First of all, it was hard to determine the wavelength at which the blood’s oxyhaemoglobin would absorb radiation without affecting other skin chemicals.
For example, melanin, the main competing chromophore in the skin, absorbs laser radiation much more effectively than oxyhaemoglobin. This affects the depth of laser penetration, preventing it from reaching deeply embedded structures.
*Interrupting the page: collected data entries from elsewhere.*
== JK ==
## DCT_Custom_Instruction
module DCT_Custom_Instruction(clk,
                              reset,
                              dataa,
                              n,
                              clk_en,
                              start,
							                done,
                              result);
parameter c1 = 1420;
parameter c2 = 1338;
parameter c3 = 1204;
parameter c5 = 805;
parameter c6 = 554;
parameter c7 = 283;
parameter s1 = 3;
parameter s2 = 10;
parameter s3 = 13;   
  input clk;
  input reset;
  input signed [31:0] dataa;  
  input [4:0] n;
  input clk_en;
  input start;
  output done;
  output signed [31:0] result;
  wire [3:0] address;
  wire write;
  wire read;
  reg done_delay;
  assign write = (n<8);
  assign read = (n>7);
 assign address = (n == 1) ? 4'b0001 :
                   (n == 2) ? 4'b0010 :
                   (n == 3) ? 4'b0011 :
                   (n == 4) ? 4'b0100 :
                   (n == 5) ? 4'b0101 :
                   (n == 6) ? 4'b0110 :
                   (n == 7) ? 4'b0111 :
                   (n == 8) ? 4'b0000 :
                   (n == 9) ? 4'b0001 :
                   (n == 10) ? 4'b0010 :
  ...
Settings: LEC_CHECK=0, CAP_MARGIN=20, CORE_MARGIN=2, CORE_UTILIZATION=70, SLEW_MARGIN=20; clock period 13.0 ns.
run.sh (not shown) runs the stock make flow with config.mk's settings and CLKGATE_MAP_FILE=.
JK: complete, dirty (setup timing)
==> inputs of cedar <==
Design syntropy_core, start of the top module:
module syntropy_core #(
    parameter DATA_WIDTH = 16,
    parameter ADDR_WIDTH = 8,
    parameter THRESHOLD_DEFAULT = 16'hE666,   
    parameter LEARNING_RATE = 16'h0019,      
    parameter MAX_ITERATIONS = 8'd10
)(
    input wire clk,
    input wire rst_n,
    input wire [DATA_WIDTH-1:0] voltage_drift,     
    input wire [DATA_WIDTH-1:0] packet_loss,       
    input wire [DATA_WIDTH-1:0] temp_variance,     
    input wire [DATA_WIDTH-1:0] phase_jitter,      
    input wire [DATA_WIDTH-1:0] threshold,         
    input wire enable_learning,                    
    input wire mesh_broadcast_en,                  
    output reg stable,                             
    output reg [DATA_WIDTH-1:0] flux_value,        
    output reg [DATA_WIDTH-1:0] correction_vector,  
    output reg [DATA_WIDTH-1:0] optimized_params,  
    output reg learning_active,                    
    output reg mesh_broadcast_req,                 
    input wire [DATA_WIDTH-1:0] mesh_flux_in,      
    input wire [DATA_WIDTH-1:0] mesh_correction_in,  
    input wire mesh_valid_in,                      
    output reg [DATA_WIDTH-1:0] mesh_flux_out,     
    output reg [DATA_WIDTH-1:0] mesh_correction_out,  
    output reg mesh_valid_out,                     
    output reg [7:0] iteration_count,              
    output reg [3:0] state,                        
    output reg error_flag                          
);
export LEC_CHECK = 0
export CAP_MARGIN = 20
export CORE_MARGIN = 2
export CORE_UTILIZATION = 72
export CTS_CLUSTER_SIZE = 37
export HOLD_SLACK_MARGIN = 0.29
export PLACE_DENSITY = 0.65
export SETUP_SLACK_MARGIN = 2.98
export SLEW_MARGIN = 20
create_clock -name core_clock -period 11.4 [get_ports {clk}]
run.sh (not shown) runs the stock make flow with config.mk's settings and CLKGATE_MAP_FILE=.
==> pepper (differences from cedar) <==
- ABC_AREA: not set -> 1
- CORE_ASPECT_RATIO: not set -> 0.9
- CORE_UTILIZATION: 72 -> 58
- CTS_CLUSTER_DIAMETER: not set -> 323
- CTS_CLUSTER_SIZE: 37 -> not set
- HOLD_SLACK_MARGIN: 0.29 -> not set
- PLACE_DENSITY: 0.65 -> not set
- SETUP_SLACK_MARGIN: 2.98 -> not set
- TNS_END_PERCENT: not set -> 5
==> flow/constraint.sdc (replaced) <==
create_clock -name core_clock -period 7.09 [get_ports {clk}]
set_input_delay 1.4180 -clock core_clock [delete_from_list [all_inputs] [get_ports {clk}]]
set_output_delay 1.4180 -clock core_clock [all_outputs]
set_load 0.01 [all_outputs]
==> amber (differences from cedar) <==
- CORE_UTILIZATION: 72 -> 70
- HOLD_SLACK_MARGIN: 0.29 -> not set
- PLACE_DENSITY: 0.65 -> not set
- SETUP_SLACK_MARGIN: 2.98 -> not set
==> flow/constraint.sdc (replaced) <==
create_clock -name core_clock -period 10.1 [get_ports {clk}]
set_input_delay 2.0200 -clock core_clock [delete_from_list [all_inputs] [get_ports {clk}]]
set_output_delay 2.0200 -clock core_clock [all_outputs]
set_load 0.01 [all_outputs]
==> notes <==
pepper produced a layout that fails on setup timing. amber completed and failed the layout checks on setup timing. cedar aborted during 5_1_grt, error GRT-0232.
In amber the setup slack is higher than in pepper, by 0.29 ns.
Critical path depth: amber is lower than pepper (12).
In amber the design area is smaller than in pepper, by about 10%.
Between pepper and amber, the lower via count is in pepper (gap about 5%, measured against amber).
In pepper the first-iteration DRC count is smaller than in amber, by about 55%.
Between amber and pepper, the lower non-clock buffer count is in amber (gap 226).
Between amber and pepper, the lower core utilization is in pepper (gap 9.5 points).
Clock skew: pepper is lower than amber (0.0028 ns).
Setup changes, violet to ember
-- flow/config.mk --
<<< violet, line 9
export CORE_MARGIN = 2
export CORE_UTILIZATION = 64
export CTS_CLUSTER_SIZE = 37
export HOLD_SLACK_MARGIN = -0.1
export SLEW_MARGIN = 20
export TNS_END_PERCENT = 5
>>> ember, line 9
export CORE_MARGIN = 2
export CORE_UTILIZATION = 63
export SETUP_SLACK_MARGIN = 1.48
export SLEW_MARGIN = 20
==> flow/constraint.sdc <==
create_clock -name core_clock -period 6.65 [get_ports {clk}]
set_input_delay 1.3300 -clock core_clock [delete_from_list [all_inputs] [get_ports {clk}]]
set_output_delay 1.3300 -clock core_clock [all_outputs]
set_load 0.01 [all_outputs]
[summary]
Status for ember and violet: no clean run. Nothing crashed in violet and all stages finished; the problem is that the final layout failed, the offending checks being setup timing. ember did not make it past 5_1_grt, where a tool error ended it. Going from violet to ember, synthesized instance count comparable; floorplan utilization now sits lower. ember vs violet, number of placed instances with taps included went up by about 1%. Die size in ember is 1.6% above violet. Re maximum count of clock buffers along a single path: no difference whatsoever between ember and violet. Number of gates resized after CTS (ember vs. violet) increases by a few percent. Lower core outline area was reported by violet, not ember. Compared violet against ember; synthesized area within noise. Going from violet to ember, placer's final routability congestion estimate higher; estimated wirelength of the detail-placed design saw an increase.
## build 23
## calculator
module calculator(
	input newkey,
	input [4:0] keycode,
	input clk,
	input rst,
	output reg [19:0] x,
	output reg led							 
	);
	localparam PLUS = 1'd0;					 
	localparam TIMES = 1'd1;				 
	localparam CLEAR20 = 20'd0;				 
	localparam CLEAR2 = 2'd0;				 
	localparam CLEAR1 = 1'd0;				 
	reg [19:0] y;
	reg op;
	reg [19:0] nextX;
	reg [19:0] nextY;
	reg nextOp;
	reg nextLED;
	reg [2:0] select;
	wire [19:0] sum;
	wire [19:0] product;
	wire [19:0] result;
	wire [19:0] ovp;						 
	wire ovs;								 
	always @ (posedge clk)
		begin
			if (rst)
				begin
					x <= CLEAR20;
					y <= CLEAR20;
					op <= CLEAR1;
					led <= CLEAR1;
				end
			else
				begin
					x <= nextX;
					y <= nextY;
					op <= nextOp;
					led <= nextLED;
				end
		end
  always @ (select, x, y, op, led, result, ovp, ovs, keycode)
		case(select)
			3'd0:						 
				begin
              		nextX = x;
					nextY = y;
					nextOp = op;
					nextLED = led;
				end
			3'd1:						 
				begin
              		nextX = CLEAR20;
					nextY = x;
					nextOp = PLUS;
					nextLED = CLEAR1;
				end
			3'd2:						 
				begin
              		nextX = CLEAR20;
					nextY = x;
					nextOp = TIMES;
					nextLED = CLEAR1;
				end
			3'd3:						 
				begin
              		nextX = result;
					nextY = y;
					nextOp = op;
					nextLED = op ? (ovp != 0) : ovs;
				end	
			3'd4:						 
				begin
              		nextX = CLEAR20;
					nextY = CLEAR20;
					nextOp = CLEAR1;				 
					nextLED = CLEAR1;
				end
			3'd7:						 
				begin
              		nextX = {x[15:0],keycode[3:0]};	 
					nextY = y;
					nextOp = op;
					nextLED = CLEAR1;
				end
  ...
Size in the first run: roughly 2,500 cells after synthesis, ~42 flip-flops, ~0.017 mm² of cells after synthesis.
make LEC_CHECK=0 ABC_AREA=1 CAP_MARGIN=20 CORE_MARGIN=2 CORE_UTILIZATION=72 CTS_CLUSTER_DIAMETER=162 PLACE_DENSITY=0.38 SETUP_SLACK_MARGIN=1.49 SLEW_MARGIN=20 finish   # period 7.12 ns
run.sh (not shown) runs the stock make flow with config.mk's settings and CLKGATE_MAP_FILE=.
The flow did not stop early for build 23: all stages ran, and the layout cleared the timing, DRC and antenna checks.
==> inputs of 05-26 <==
==> flow/design.v <==
module ALU(
    input [31:0] A, B,
    input [2:0] ALUControl,
    output Carry, OverFlow, Zero, Negative,
    output [31:0] Result
);
    wire [31:0] B_inv;
    wire [32:0] Sum_result;
    wire is_sub;
    assign is_sub = (ALUControl == 3'b001);
    assign B_inv = is_sub ? ~B : B;
    assign Sum_result = A + B_inv + is_sub;
    reg [31:0] Result_reg;
    reg Cout_reg, OverFlow_reg;
    always @(*) begin
        Result_reg = 32'h0;
        Cout_reg = 1'b0;
        OverFlow_reg = 1'b0;
        case (ALUControl)
            3'b000: begin  
                Result_reg = Sum_result[31:0];
                Cout_reg = Sum_result[32];
                OverFlow_reg = (A[31] == B[31]) && (Result_reg[31] != A[31]);
            end
            3'b001: begin  
                Result_reg = Sum_result[31:0];
                Cout_reg = Sum_result[32];
                OverFlow_reg = (A[31] != B[31]) && (Result_reg[31] != A[31]);
            end
            3'b010: Result_reg = A & B;    
            3'b011: Result_reg = A | B;    
            3'b100: Result_reg = A ^ B;    
            3'b101: Result_reg = ($signed(A) < $signed(B)) ? 32'b1 : 32'b0;  
            3'b110: Result_reg = A << B[4:0];  
            3'b111: Result_reg = A >> B[4:0];  
            default: Result_reg = 32'h0;
        endcase
    end
    assign Result   = Result_reg;
    assign Zero     = (Result_reg == 32'b0);
    assign Negative = Result_reg[31];
    assign Carry    = Cout_reg;
    assign OverFlow = OverFlow_reg;
endmodule
`timescale 1ns / 1ps
module ALU_ft (
    input              clk,
    input              rst,
    input      [31:0]  A,
    input      [31:0]  B,
    input      [2:0]   ALUControl,
    output reg [31:0]  Result,
    output reg         Zero,
    output reg         Carry,
    output reg         OverFlow,
    output reg         Negative,
    output reg         fault_detected_out
);
    wire [31:0] alu_res;
    wire alu_z, alu_c, alu_v, alu_n;
    ALU u_alu (
        .A(A),
        .B(B),
        .ALUControl(ALUControl),
        .Result(alu_res),
        .Zero(alu_z),
        .Carry(alu_c),
        .OverFlow(alu_v),
        .Negative(alu_n)
    );
    reg [31:0] res_t1;
    reg [31:0] res_t2;
    localparam STAGE1 = 2'b00;
    localparam STAGE2 = 2'b01;
    localparam STAGE3 = 2'b10;
    reg [1:0] state;
    always @(posedge clk or negedge rst) begin
        if (!rst) begin
            state              <= STAGE1;
            fault_detected_out <= 1'b0;
            res_t1             <= 32'b0;
            res_t2             <= 32'b0;
            Result             <= 32'b0;
            Zero               <= 1'b0;
            Carry              <= 1'b0;
            OverFlow           <= 1'b0;
            Negative           <= 1'b0;
        end
        else begin
            case (state)
                STAGE1: begin
                    res_t1 <= alu_res;           
                    fault_detected_out <= 1'b0;
                    state <= STAGE2;
                end
                STAGE2: begin
                    res_t2 <= alu_res;           
                    if (res_t2 == res_t1) begin
                        Result   <= alu_res;
                        Zero     <= alu_z;
                        Carry    <= alu_c;
                        OverFlow <= alu_v;
                        Negative <= alu_n;
                        state    <= STAGE1;
                    end
                    else begin
                        fault_detected_out <= 1'b1;
                        state <= STAGE3;
                    end
                end
                STAGE3: begin
                    Result   <= alu_res;
                    Zero     <= alu_z;
                    Carry    <= alu_c;
                    OverFlow <= alu_v;
                    Negative <= alu_n;
                    state <= STAGE1;
                end
            endcase
        end
    end
endmodule
==> flow/run.sh <==
#!/bin/bash
# the make line also repeats each setting of config.mk as NAME=value (left out here)
make -C /OpenROAD-flow-scripts/flow DESIGN_CONFIG=/design/flow/config.mk WORK_HOME=/design/flow/orfs CLKGATE_MAP_FILE= finish
==> flow/config.mk <==
export PLATFORM = sky130hd
export DESIGN_NAME = ALU_ft
export DESIGN_NICKNAME = ALU_ft
export VERILOG_FILES = /design/flow/design.v
export SDC_FILE = /design/flow/constraint.sdc
export NUM_CORES = 4
export LEC_CHECK = 0
export CAP_MARGIN = 30
export CORE_MARGIN = 2
export CORE_UTILIZATION = 59
export CTS_CLUSTER_DIAMETER = 354
export CTS_CLUSTER_SIZE = 98
export PLACE_DENSITY = 0.36
export SETUP_SLACK_MARGIN = 0.56
export SLEW_MARGIN = 30
==> flow/constraint.sdc <==
create_clock -name core_clock -period 2.51 [get_ports {clk}]
set_input_delay 0.5020 -clock core_clock [delete_from_list [all_inputs] [get_ports {clk}]]
set_output_delay 0.5020 -clock core_clock [all_outputs]
set_load 0.01 [all_outputs]
==> 08-03: changes against 05-26 <==
- CELL_PAD_IN_SITES_GLOBAL_PLACEMENT: default -> 0
- CORE_UTILIZATION: 59 -> 65
- CTS_CLUSTER_DIAMETER: 354 -> default
- CTS_CLUSTER_SIZE: 98 -> default
- MAX_ROUTING_LAYER: default -> met4
- PLACE_DENSITY: 0.36 -> 0.62
- SETUP_SLACK_MARGIN: 0.56 -> default
==> flow/constraint.sdc (replaced) <==
create_clock -name core_clock -period 4.96 [get_ports {clk}]
set_input_delay 0.9920 -clock core_clock [delete_from_list [all_inputs] [get_ports {clk}]]
set_output_delay 0.9920 -clock core_clock [all_outputs]
set_load 0.01 [all_outputs]
==> results <==
Synthesized area is the same in 08-03 and 05-26. Synthesized cell count is the same in 05-26 and 08-03. Of 08-03 and 05-26, 05-26 has the higher die area (gap 9.0%, measured against 05-26). 05-26 died in global routing, error GRT-0232. 08-03 completed and failed the layout checks on setup timing.
==> figures <==
|  | 08-03 | 05-26 |
|---|---|---|
| Placement Cell Area | 16,200 sq um | 18,000 sq um |
| Run status | finished with violations | stopped before the end |
| Stage where the flow stopped | - | global routing |
| Reasons for failing layout checks | setup timing | - |
| Starting density of the core | 0.657 | 0.603 |
| Buffers inserted by post-CTS timing repair | 29 | 38 |
| Width of the die | 147 um | 154 um |
| Setup slack at placement | -0.611 ns | -2.57 ns |
| Core region area | 20,100 sq um | 21,900 sq um |
| Row count | 52 | 54 |
| Resized Gates After CTS | 37 | 106 |
| Die outline area | 21,500 sq um | 23,600 sq um |
| Cell count after placement | 2,067 | 2,288 |
| Die Span Y | 147 um | 154 um |

========
==> inputs of ember <==
// ALU_ft: RTL as listed in full above, without the edits since
clock: 4.85 ns
lec_check: 0
cap_margin: 30
core_margin: 2
core_utilization: 65
cts_cluster_diameter: 213
cts_cluster_size: 33
slew_margin: 30
run.sh (not shown) runs the stock make flow with config.mk's settings and CLKGATE_MAP_FILE=.
==> raven: changes against ember <==
CAP_MARGIN = 20   (was 30)
CORE_UTILIZATION = 40   (was 65)
CTS_CLUSTER_DIAMETER = default   (was 213)
CTS_CLUSTER_SIZE = 35   (was 33)
GPL_TIMING_DRIVEN = 0   (was default)
MAX_ROUTING_LAYER = met4   (was default)
SLEW_MARGIN = 40   (was 30)
==> flow/constraint.sdc (replaced) <==
create_clock -name core_clock -period 4.71 [get_ports {clk}]
set_input_delay 0.9420 -clock core_clock [delete_from_list [all_inputs] [get_ports {clk}]]
set_output_delay 0.9420 -clock core_clock [all_outputs]
set_load 0.01 [all_outputs]
==> onyx: changes against ember <==
CORE_UTILIZATION = 25   (was 65)
CTS_CLUSTER_DIAMETER = default   (was 213)
CTS_CLUSTER_SIZE = default   (was 33)
==> flow/constraint.sdc (replaced) <==
create_clock -name core_clock -period 5.66 [get_ports {clk}]
set_input_delay 1.1320 -clock core_clock [delete_from_list [all_inputs] [get_ports {clk}]]
set_output_delay 1.1320 -clock core_clock [all_outputs]
set_load 0.01 [all_outputs]
==> qor summary <==
                                                                 ember                 raven                onyx
Power in sequential cells                                       0.863 mW              0.888 mW            0.740 mW
Core occupancy in the finished layout                              0.856                 0.505               0.310
Total via count in the routed design                               15622                 14191               13494
Final setup violation count                                            1                     1                   0
Combinational share of power                                       0.542                 0.522               0.518
Cell area after layout                                         17200 um2             16400 um2           16200 um2
Share of the clock period used by the worst path                    1.03                  1.07               0.959
# port buffers                                                       105                   104                 105
Number of gates resized after CTS                                     48                   131                   0
Taps Inserted                                                        270                   442                 688
Final GP Congestion                                                 1.21                  1.11               0.998
Aggregate routed wire length                                    60200 um              67600 um            61100 um
Proportion of power drawn by the clock network                     0.208                 0.213               0.207
Met2 Routed Length                                              24700 um              31000 um            26800 um
Startpoint of the worst hold path                     state[1]$_DFF_PN0_    state[0]$_DFF_PN1_  state[1]$_DFF_PN0_
Total combinational power                                        1.88 mW               1.75 mW             1.40 mW
Maximum fanout along the worst path                                    2                    10                  15
Share of the core filled by cells before placement                 0.657                 0.406               0.252
Peak supply drop                                                  225 uV                184 uV              174 uV
Vias per Instance                                                   7.35                  6.59                5.60
Seq/total area                                                     0.150                 0.157               0.159
Setup TNS                                                      -0.155 ns             -0.318 ns                0 ns
Global routing usage on met1                                       0.674                 0.482               0.314
CP startpoint                                                      B[23]                  B[0]       ALUControl[1]
Clock skew                                                    0.00894 ns             0.0137 ns          0.00828 ns
Number of fill cells                                                1068                  3169                5552
Run status                                               failed layout checks  failed layout checks  no timing/DRC/antenna violations
Violated checks                                     negative setup slack  negative setup slack                   -
Power figures rest on the tool's default switching activity, not on a simulated workload.
$ cat design/flow/config.mk
export PLATFORM = sky130hd
export DESIGN_NAME = uart_pwm_top
export DESIGN_NICKNAME = uart_pwm_top
export VERILOG_FILES = /design/flow/design.v
export SDC_FILE = /design/flow/constraint.sdc
export NUM_CORES = 4
export LEC_CHECK = 0
export ABC_AREA = 1
export CAP_MARGIN = 20
export CORE_ASPECT_RATIO = 1.43
export CORE_MARGIN = 2
export CORE_UTILIZATION = 72
export CTS_CLUSTER_DIAMETER = 118
export CTS_CLUSTER_SIZE = 10
export PLACE_DENSITY = 0.4
export SETUP_SLACK_MARGIN = 1.13
export SLEW_MARGIN = 20
$ cat design/flow/constraint.sdc
create_clock -name core_clock -period 3.79 [get_ports {clk}]
set_input_delay 0.7580 -clock core_clock [delete_from_list [all_inputs] [get_ports {clk}]]
set_output_delay 0.7580 -clock core_clock [all_outputs]
set_load 0.01 [all_outputs]
$ cat design/flow/design.v
module uart_rx #(
    parameter CLOCKS_PER_PULSE = 4 ,  
              BITS_PER_WORD = 8,  
              W_OUT = 24  
) (
    input clk,rst_n,rx,
    output reg m_valid,
    output reg [W_OUT-1:0] m_data 
);
    localparam  IDLE    = 2'b00, 
                START   = 2'b01, 
                DATA    = 2'b10, 
                STOP    = 2'b11;
  	reg [1:0] state; 
    localparam NUM_WORDS = W_OUT / BITS_PER_WORD;
    reg[$clog2(CLOCKS_PER_PULSE)-1:0] c_clocks;
    reg[$clog2(BITS_PER_WORD)-1:0] c_bits;
    reg[$clog2(NUM_WORDS)-1:0] c_words;
    always @(posedge clk or negedge rst_n) begin
        if (!rst_n) begin
            {c_words,c_bits,c_clocks,m_valid,m_data} <= 1'b0;
            state <= IDLE;
        end else begin
            m_valid <= 0;
            case(state)
                IDLE: if(rx == 0)
                    state <= START;
                START: if(c_clocks == CLOCKS_PER_PULSE/2 - 1) begin
                        c_clocks <= 0;
                        state <= DATA;
                    end else begin
                        c_clocks <= c_clocks + 1;
                    end
              DATA:   if(c_clocks == CLOCKS_PER_PULSE-1)begin
                            c_clocks <= 0;
                            m_data <= {rx, m_data[W_OUT-1:1]};  
                            if(c_bits == BITS_PER_WORD-1) begin
                                c_bits <= 0;
                                state <= STOP;  
                                if(c_words == NUM_WORDS - 1) begin
                                    m_valid <= 1;  
                                    c_words <= 0;  
                                end else c_words <= c_words + 1;  
                            end else c_bits <= c_bits + 1;  
                        end else c_clocks <= c_clocks + 1;  
                STOP: if(c_clocks == CLOCKS_PER_PULSE - 1) begin
                        c_clocks <= 0;
                        state <= IDLE;  
                    end else c_clocks <= c_clocks + 1;
            endcase
        end
    end        
endmodule
module pwm_9ch #(
    parameter RESOLUTION = 16
)(
    input  wire                 clk,
    input  wire                 rst_n,
    input  wire [RESOLUTION-1:0] duty0,
    input  wire [RESOLUTION-1:0] duty1,
    input  wire [RESOLUTION-1:0] duty2,
    input  wire [RESOLUTION-1:0] duty3,
    input  wire [RESOLUTION-1:0] duty4,
    input  wire [RESOLUTION-1:0] duty5,
    input  wire [RESOLUTION-1:0] duty6,
    input  wire [RESOLUTION-1:0] duty7,
    input  wire [RESOLUTION-1:0] duty8,
    output reg  [8:0]           pwm_out
);
    reg [RESOLUTION-1:0] counter;
    always @(posedge clk or negedge rst_n) begin
        if (!rst_n)
            counter <= {RESOLUTION{1'b0}};
        else
            counter <= counter + 1;
    end
    always @(posedge clk or negedge rst_n) begin
        if (!rst_n) begin
            pwm_out <= 9'b0;
        end else begin
            pwm_out[0] <= (counter < duty0);
            pwm_out[1] <= (counter < duty1);
            pwm_out[2] <= (counter < duty2);
            pwm_out[3] <= (counter < duty3);
            pwm_out[4] <= (counter < duty4);
            pwm_out[5] <= (counter < duty5);
            pwm_out[6] <= (counter < duty6);
            pwm_out[7] <= (counter < duty7);
            pwm_out[8] <= (counter < duty8);
        end
    end
endmodule
module sev_seg_decorder(
    input [3:0] digit,
    output reg [6:0] seg
);
    always @(*)begin
        case(digit)
           4'd0: seg  = 7'b1000000;  
            4'd1: seg  = 7'b1111001;  
            4'd2: seg  = 7'b0100100;  
            4'd3: seg  = 7'b0110000;  
            4'd4: seg  = 7'b0011001;  
            4'd5: seg  = 7'b0010010;  
            4'd6: seg  = 7'b0000010;  
            4'd7: seg  = 7'b1111000;  
            4'd8: seg  = 7'b0000000;  
            4'd9: seg  = 7'b0010000;  
            4'd10: seg = 7'b0001000;  
            4'd11: seg = 7'b0000011;  
            4'd12: seg = 7'b1000110;  
            4'd13: seg = 7'b0100001;  
            4'd14: seg = 7'b0000110;  
            4'd15: seg = 7'b0001110;  
            default: seg = 7'b0111111;  
        endcase 
        end
endmodule
module uart_pwm_data_store #(
    parameter WIDTH = 16,
    parameter CHANNELS = 9
)(
    input  wire              clk,
    input  wire              rst_n,
    input  wire              rx_valid,
    input  wire [WIDTH-1:0]  rx_data,
    output reg  [3:0]        pkt_count,
    output reg [WIDTH-1:0] duty0,
    output reg [WIDTH-1:0] duty1,
    output reg [WIDTH-1:0] duty2,
    output reg [WIDTH-1:0] duty3,
    output reg [WIDTH-1:0] duty4,
    output reg [WIDTH-1:0] duty5,
    output reg [WIDTH-1:0] duty6,
    output reg [WIDTH-1:0] duty7,
    output reg [WIDTH-1:0] duty8
);
    reg [WIDTH-1:0] duty_reg [0:CHANNELS-1];
    integer k;
    always @(posedge clk or negedge rst_n) begin
        if (!rst_n) begin
            pkt_count <= 4'd0;
            for (k = 0; k < CHANNELS; k = k + 1)
                duty_reg[k] <= {WIDTH{1'b0}};
            duty0 <= 0; duty1 <= 0; duty2 <= 0;
            duty3 <= 0; duty4 <= 0; duty5 <= 0;
            duty6 <= 0; duty7 <= 0; duty8 <= 0;
        end else if (rx_valid) begin
            duty_reg[pkt_count] <= rx_data;
            duty0 <= duty_reg[0];
            duty1 <= duty_reg[1];
            duty2 <= duty_reg[2];
            duty3 <= duty_reg[3];
            duty4 <= duty_reg[4];
            duty5 <= duty_reg[5];
            duty6 <= duty_reg[6];
            duty7 <= duty_reg[7];
            duty8 <= duty_reg[8];
            if (pkt_count == CHANNELS-1)
                pkt_count <= 4'd0;
            else
                pkt_count <= pkt_count + 1;
        end
    end
endmodule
Secondly, the size, and hence heat capacity of a vessel in a segment of skin can change tenfold, resulting in the inability to determine a unified pulse width to suit vessels of various sizes. Once overheated, the smallest vessels respond to excessive heat exposure by disseminating heat to the surrounding tissues, leading to their disastrous overheating and followed by scarring. At the same time, the larger vessels will not get enough heat to cause coagulation. So, what do we do to provide adequate laser influence selectivity on the vessels to avoid these adverse reactions? The answer to this question is in a new method of vascular coagulation, Target Creation Technology™. The essence of this innovative approach to coagulation is its simultaneous, tuneable twowavelength operation. The first wavelength is absorbed by both haemoglobin and melanin. Its laser power is sufficient to create specks of coagulated blood, but not sufficiently powerful that it could alter the natural pigmentation.
With this scenario in place, the first wave preps a “suretobetargeted” segment of tissue for the second wave to strike. Hence, the second wavelength does not disperse energy and is not, in effect, absorbed by anything other than the coagulated speck. This new technology provides instantaneous effective heating of the volume of the entire vessel followed by coagulation of the latter (up to several millimetres).
Immediately following laser therapy, the vessels underneath the skin will gradually begin darkening. The pain sensation is minimal. The exclusive selectivity of this method is its most distinctive feature.
In summary, only the blood vessels are heated and coagulated, but the surrounding tissues remain intact. Since the surrounding tissues are not heated above a minimal threshold, the risk of scarring is virtually eliminated.